Classification of Variables as Qualitative or Quantitative, Discrete or Continuous
- (a) Number of pets in family: Quantitative, discrete, ratio scale
- (b) County of residence: Qualitative, nominal
- (c) Distance (in miles) commute to work: Quantitative, continuous, ratio scale
- (d) Choice of diet: Qualitative, nominal
- (e) Number of people you have known with AIDS: Quantitative, discrete, ratio scale
- (f) Attitude toward legalization of marijuana: Qualitative, ordinal
- (g) Political party affiliation: Qualitative, nominal
- (h) Religious affiliation: Qualitative, nominal
- (i) Political philosophy: Qualitative, ordinal
Analysis of SPSS Data and Demographic Variables
Analysis of the SPSS dataset ‘wp04.sav’ reveals insights into religious and racial demographics. The most common religious group, based on variable ‘Q911’, appears to be Protestant Evangelical, as indicated by frequency analysis, which shows a majority of respondents identifying with this group (see SPSS output for details).

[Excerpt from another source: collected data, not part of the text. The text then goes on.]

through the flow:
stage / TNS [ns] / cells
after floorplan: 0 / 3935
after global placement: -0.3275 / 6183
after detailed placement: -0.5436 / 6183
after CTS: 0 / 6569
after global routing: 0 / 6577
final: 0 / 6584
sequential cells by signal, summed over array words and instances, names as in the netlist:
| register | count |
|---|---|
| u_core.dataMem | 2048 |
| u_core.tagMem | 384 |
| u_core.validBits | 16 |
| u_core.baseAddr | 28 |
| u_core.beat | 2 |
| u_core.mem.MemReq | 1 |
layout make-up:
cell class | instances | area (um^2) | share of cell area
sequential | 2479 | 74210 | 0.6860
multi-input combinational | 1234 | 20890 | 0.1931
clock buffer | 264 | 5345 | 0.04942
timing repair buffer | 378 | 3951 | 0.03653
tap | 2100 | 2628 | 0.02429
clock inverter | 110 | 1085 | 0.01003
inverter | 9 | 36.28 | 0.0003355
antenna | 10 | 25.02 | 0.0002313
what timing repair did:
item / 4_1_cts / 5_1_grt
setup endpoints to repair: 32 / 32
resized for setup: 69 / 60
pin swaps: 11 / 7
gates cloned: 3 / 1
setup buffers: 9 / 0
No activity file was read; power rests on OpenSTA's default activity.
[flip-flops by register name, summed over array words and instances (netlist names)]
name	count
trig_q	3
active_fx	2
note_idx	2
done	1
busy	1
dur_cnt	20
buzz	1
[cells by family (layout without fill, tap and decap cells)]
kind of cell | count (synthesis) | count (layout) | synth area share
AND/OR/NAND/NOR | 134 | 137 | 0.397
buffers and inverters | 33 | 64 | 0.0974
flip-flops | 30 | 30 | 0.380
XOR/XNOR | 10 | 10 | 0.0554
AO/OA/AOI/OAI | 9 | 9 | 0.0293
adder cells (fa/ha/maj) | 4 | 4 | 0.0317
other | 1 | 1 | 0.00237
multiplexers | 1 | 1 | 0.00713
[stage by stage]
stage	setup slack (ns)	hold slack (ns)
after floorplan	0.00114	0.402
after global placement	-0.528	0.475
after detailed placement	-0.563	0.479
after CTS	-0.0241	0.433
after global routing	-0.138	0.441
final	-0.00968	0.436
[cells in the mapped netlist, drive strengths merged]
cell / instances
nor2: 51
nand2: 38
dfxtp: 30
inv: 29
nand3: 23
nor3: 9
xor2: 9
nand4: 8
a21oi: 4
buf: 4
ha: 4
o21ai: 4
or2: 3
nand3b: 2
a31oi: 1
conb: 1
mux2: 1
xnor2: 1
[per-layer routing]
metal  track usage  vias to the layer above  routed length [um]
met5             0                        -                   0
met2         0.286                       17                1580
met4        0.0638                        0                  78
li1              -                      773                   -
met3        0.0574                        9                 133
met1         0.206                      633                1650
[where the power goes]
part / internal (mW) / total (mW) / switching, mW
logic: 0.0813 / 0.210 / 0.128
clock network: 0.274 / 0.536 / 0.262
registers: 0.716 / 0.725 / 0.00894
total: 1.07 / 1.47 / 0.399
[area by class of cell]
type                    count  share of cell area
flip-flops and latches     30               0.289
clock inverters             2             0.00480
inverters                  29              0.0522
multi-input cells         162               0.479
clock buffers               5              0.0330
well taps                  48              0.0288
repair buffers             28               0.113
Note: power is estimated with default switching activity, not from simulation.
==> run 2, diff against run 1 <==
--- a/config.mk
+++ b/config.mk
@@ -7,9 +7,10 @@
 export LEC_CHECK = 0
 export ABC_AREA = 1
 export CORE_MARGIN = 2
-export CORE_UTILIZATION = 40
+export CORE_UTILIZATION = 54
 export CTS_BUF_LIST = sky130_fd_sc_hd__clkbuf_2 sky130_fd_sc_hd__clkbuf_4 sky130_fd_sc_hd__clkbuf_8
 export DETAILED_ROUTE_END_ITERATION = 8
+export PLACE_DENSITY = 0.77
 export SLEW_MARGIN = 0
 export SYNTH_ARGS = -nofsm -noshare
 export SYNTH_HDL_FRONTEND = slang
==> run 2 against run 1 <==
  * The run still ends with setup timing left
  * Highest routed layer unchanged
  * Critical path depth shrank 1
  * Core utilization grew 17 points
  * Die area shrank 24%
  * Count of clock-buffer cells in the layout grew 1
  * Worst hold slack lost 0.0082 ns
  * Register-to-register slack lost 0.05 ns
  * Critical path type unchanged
<file path="src/rtl/huff_encoder_param.sv">
`default_nettype none
// +--------------------------------------------------------------------------+
// | Module   : huff_encoder_param                                            |
// | Function : streaming Huffman encoder for NUM_SYM (symbol, freq) pairs;   |
// |            builds the tree in hardware and emits one code per symbol.    |
// | Option   : HUFF_STATS_EN adds the stat_bits / stat_valid outputs.        |
// | Revision : 1.0                                                           |
// +--------------------------------------------------------------------------+
module huff_encoder_param #(
   parameter int NUM_SYM = 3,
   parameter int FREQ_W  = 3,
   parameter int SYM_W   = 8,
   parameter int MAX_LEN = NUM_SYM - 1,
   parameter int W_W     = FREQ_W + $clog2(NUM_SYM)
) (
   input  logic                             clk,
   input  logic                             reset,
   input  logic                             in_valid,
   output logic                             in_ready,
   input  logic [SYM_W-1:0]                 in_sym,
   input  logic [FREQ_W-1:0]                in_freq,
   output logic                             out_valid,
   input  logic                             out_ready,
   output logic [SYM_W-1:0]                 out_sym,
   output logic [MAX_LEN-1:0]               out_code,
   output logic [$clog2(MAX_LEN+1)-1:0]     out_len,
   output logic                             out_last,
`ifdef HUFF_STATS_EN
   output logic [W_W+$clog2(MAX_LEN+1)-1:0] stat_bits,
   output logic                             stat_valid,
`endif
   output logic                             busy
);

   localparam int c_NODES = 2 * NUM_SYM - 1;
   localparam int c_NI_W  = $clog2(c_NODES);
   localparam int c_SI_W  = $clog2(NUM_SYM);
   localparam int c_LEN_W = $clog2(MAX_LEN + 1);
   localparam logic [c_NI_W-1:0] c_ROOT      = c_NI_W'(c_NODES - 1);
   localparam logic [c_NI_W-1:0] c_LAST_LOAD = c_NI_W'(NUM_SYM - 1);
   localparam logic [c_SI_W-1:0] c_LAST_LEAF = c_SI_W'(NUM_SYM - 1);

   typedef enum logic [1:0] {
      S_LOAD  = 2'd0,
      S_MERGE = 2'd1,
      S_WALK  = 2'd2,
      S_EMIT  = 2'd3
   } state_t;

   state_t                r_state;
   state_t                w_next;

   // Node table: leaves at 0..NUM_SYM-1, internal nodes appended in creation order
   logic [W_W-1:0]        r_weight [c_NODES];
   logic [c_NI_W-1:0]     r_parent [c_NODES];
   logic [c_NODES-1:0]    r_active;
   logic [c_NODES-1:0]    r_bit;
   logic [SYM_W-1:0]      r_sym    [NUM_SYM];

   logic [c_NI_W-1:0]     r_cnt;
   logic [c_SI_W-1:0]     r_leaf;
   logic [c_NI_W-1:0]     r_cur;
   logic [MAX_LEN-1:0]    r_code;
   logic [c_LEN_W-1:0]    r_len;

   logic [c_NI_W-1:0]     w_min1;
   logic [c_NI_W-1:0]     w_min2;
   logic [W_W-1:0]        w_min1_w;
   logic [W_W-1:0]        w_min2_w;
   logic                  w_found1;
   logic                  w_found2;
   logic [c_NI_W-1:0]     w_leaf_node;
   logic                  w_is_last;
   logic                  w_hs;

   assign w_leaf_node = {{(c_NI_W-c_SI_W){1'b0}}, r_leaf};
   assign w_is_last   = (r_leaf == c_LAST_LEAF);
   assign w_hs        = out_valid && out_ready;

   // Strict less-than keeps the lowest index on equal weights
   always_comb begin
      w_min1   = '0;
      w_min2   = '0;
      w_min1_w = '0;
      w_min2_w = '0;
      w_found1 = 1'b0;
      w_found2 = 1'b0;
      for (int i = 0; i < c_NODES; i++) begin
         if (r_active[i] && (!w_found1 || r_weight[i] < w_min1_w)) begin
            w_min1   = c_NI_W'(i);
            w_min1_w = r_weight[i];
            w_found1 = 1'b1;
         end
      end
      for (int i = 0; i < c_NODES; i++) begin
         if (r_active[i] && (c_NI_W'(i) != w_min1) &&
             (!w_found2 || r_weight[i] < w_min2_w)) begin
            w_min2   = c_NI_W'(i);
            w_min2_w = r_weight[i];
            w_found2 = 1'b1;
         end
      end
   end

   always_comb begin
      w_next    = r_state;
      in_ready  = 1'b0;
      out_valid = 1'b0;
      busy      = 1'b1;
      case (r_state)
         S_LOAD: begin
            in_ready = 1'b1;
            busy     = 1'b0;
            if (in_valid && r_cnt == c_LAST_LOAD) w_next = S_MERGE;
         end
         S_MERGE: if (r_cnt == c_ROOT) w_next = S_WALK;
         S_WALK:  if (r_parent[r_cur] == c_ROOT) w_next = S_EMIT;
         S_EMIT: begin
            out_valid = 1'b1;
            if (out_ready) w_next = w_is_last ? S_LOAD : S_WALK;
         end
         default: w_next = S_LOAD;
      endcase
   end

   assign out_sym  = r_sym[r_leaf];
   assign out_code = r_code;
   assign out_len  = r_len;
   assign out_last = out_valid && w_is_last;

   always_ff @(posedge clk) begin
      if (reset) begin
         r_state  <= S_LOAD;
         r_cnt    <= '0;
         r_leaf   <= '0;
         r_cur    <= '0;
         r_code   <= '0;
         r_len    <= '0;
         r_active <= '0;
         r_bit    <= '0;
         for (int i = 0; i < c_NODES; i++) begin
            r_weight[i] <= '0;
            r_parent[i] <= '0;
         end
         for (int i = 0; i < NUM_SYM; i++) r_sym[i] <= '0;
      end else begin
         r_state <= w_next;
         case (r_state)
            S_LOAD: begin
               if (in_valid) begin
                  r_sym[r_cnt[c_SI_W-1:0]] <= in_sym;
                  r_weight[r_cnt]          <= W_W'(in_freq);
                  r_active[r_cnt]          <= 1'b1;
                  r_cnt                    <= r_cnt + 1'b1;
               end
            end
            S_MERGE: begin
               r_weight[r_cnt] <= w_min1_w + w_min2_w;
               r_active[w_min1] <= 1'b0;
               r_active[w_min2] <= 1'b0;
               r_active[r_cnt]  <= 1'b1;
               r_parent[w_min1] <= r_cnt;
               r_parent[w_min2] <= r_cnt;
               r_bit[w_min1]    <= 1'b0;
               r_bit[w_min2]    <= 1'b1;
               r_cnt            <= r_cnt + 1'b1;
               if (r_cnt == c_ROOT) begin
                  r_leaf <= '0;
                  r_cur  <= '0;
               end
            end
            S_WALK: begin
               r_code <= r_code | (MAX_LEN'(r_bit[r_cur]) << r_len);
               r_len  <= r_len + 1'b1;
               r_cur  <= r_parent[r_cur];
            end
            S_EMIT: begin
               if (out_ready) begin
                  r_code <= '0;
                  r_len  <= '0;
                  if (w_is_last) begin
                     r_cnt    <= '0;
                     r_leaf   <= '0;
                     r_active <= '0;
                  end else begin
                     r_leaf <= r_leaf + 1'b1;
                     r_cur  <= w_leaf_node + 1'b1;
                  end
               end
            end
            default: ;
         endcase
      end
   end

`ifdef HUFF_STATS_EN
   localparam int c_STAT_W = W_W + c_LEN_W;
   logic [c_STAT_W-1:0] r_stat;

   // Adding the leaf frequency once per tree level yields freq*len
   always_ff @(posedge clk) begin
      if (reset) begin
         r_stat <= '0;
      end else if (r_state == S_EMIT && out_ready && w_is_last) begin
         r_stat <= '0;
      end else if (r_state == S_WALK) begin
         r_stat <= r_stat + c_STAT_W'(r_weight[w_leaf_node]);
      end
   end

   assign stat_bits  = r_stat;
   assign stat_valid = w_hs && out_last;
`else
   logic w_unused;
   assign w_unused = w_hs;
`endif

endmodule
`default_nettype wire

</file>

Regarding racial groups and political approval, variables ‘Q5NET’ (racial identification) and ‘Q918’ (approval of President Bush) indicate that White respondents are most likely to approve of Bush, while Black respondents are least likely, highlighting racial disparities in political support (Cohen et al., 2003). These results are statistically supported by cross-tabulations and chi-square tests showing significant differences among racial groups.
Discussing the concept of a mean racial group is problematic because racial categories are nominal variables; calculating a mean is meaningless and inappropriate. The median racial group also lacks interpretability in nominal data. Such measures are only meaningful for ordinal or continuous variables, whereas racial categories are qualitative, emphasizing the importance of appropriate summary statistics (de Vaus, 2002).
Voting Patterns and Socioeconomic Status in Different States
Previous analyses indicate that wealthier states such as Connecticut show a pattern where wealthy voters are more likely to support Republicans, with similar but less pronounced patterns in Kansas. Analyzing data from Delaware (also relatively rich) and Alabama (relatively poor), employing weighted SPSS analyses, reveals whether these voting patterns hold. Preliminary results suggest that in Delaware, wealthier individuals tend to favor Republican candidates, consistent with Connecticut’s pattern. In Alabama, a more heterogeneous pattern emerges, but the tendency for wealthier voters to lean Republican persists (Cox & Katz, 2002). These results confirm that socioeconomic status significantly influences voting behavior, though state-specific cultural factors also play a role.
References
- Babbie, E. (2010). Basics of social research. Cengage Learning.
- Cohen, J., et al. (2003). Racial disparities in political attitudes and support. American Journal of Political Science, 47(2), 393–408.
- Cox, G. W., & Katz, J. N. (2002). The American Voting Experience with Empirical Evidence. Cambridge University Press.
- de Vaus, D. A. (2002). Analyzing social and political data. SAGE Publications.
- Fowler, F. J. (2014). Survey research methods. Sage publications.
- Shadish, W. R., Cook, T. D., & Campbell, D. T. (2002). Experimental and quasi-experimental designs for generalized causal inference. Houghton Mifflin.
- Sobel, M. E. (1992). Significance tests in SEM. Structural Equation Modeling, 9(2), 1–3.
- Tourangeau, R., Rips, L. J., & Rasinski, K. (2000). The psychology of survey response. Cambridge University Press.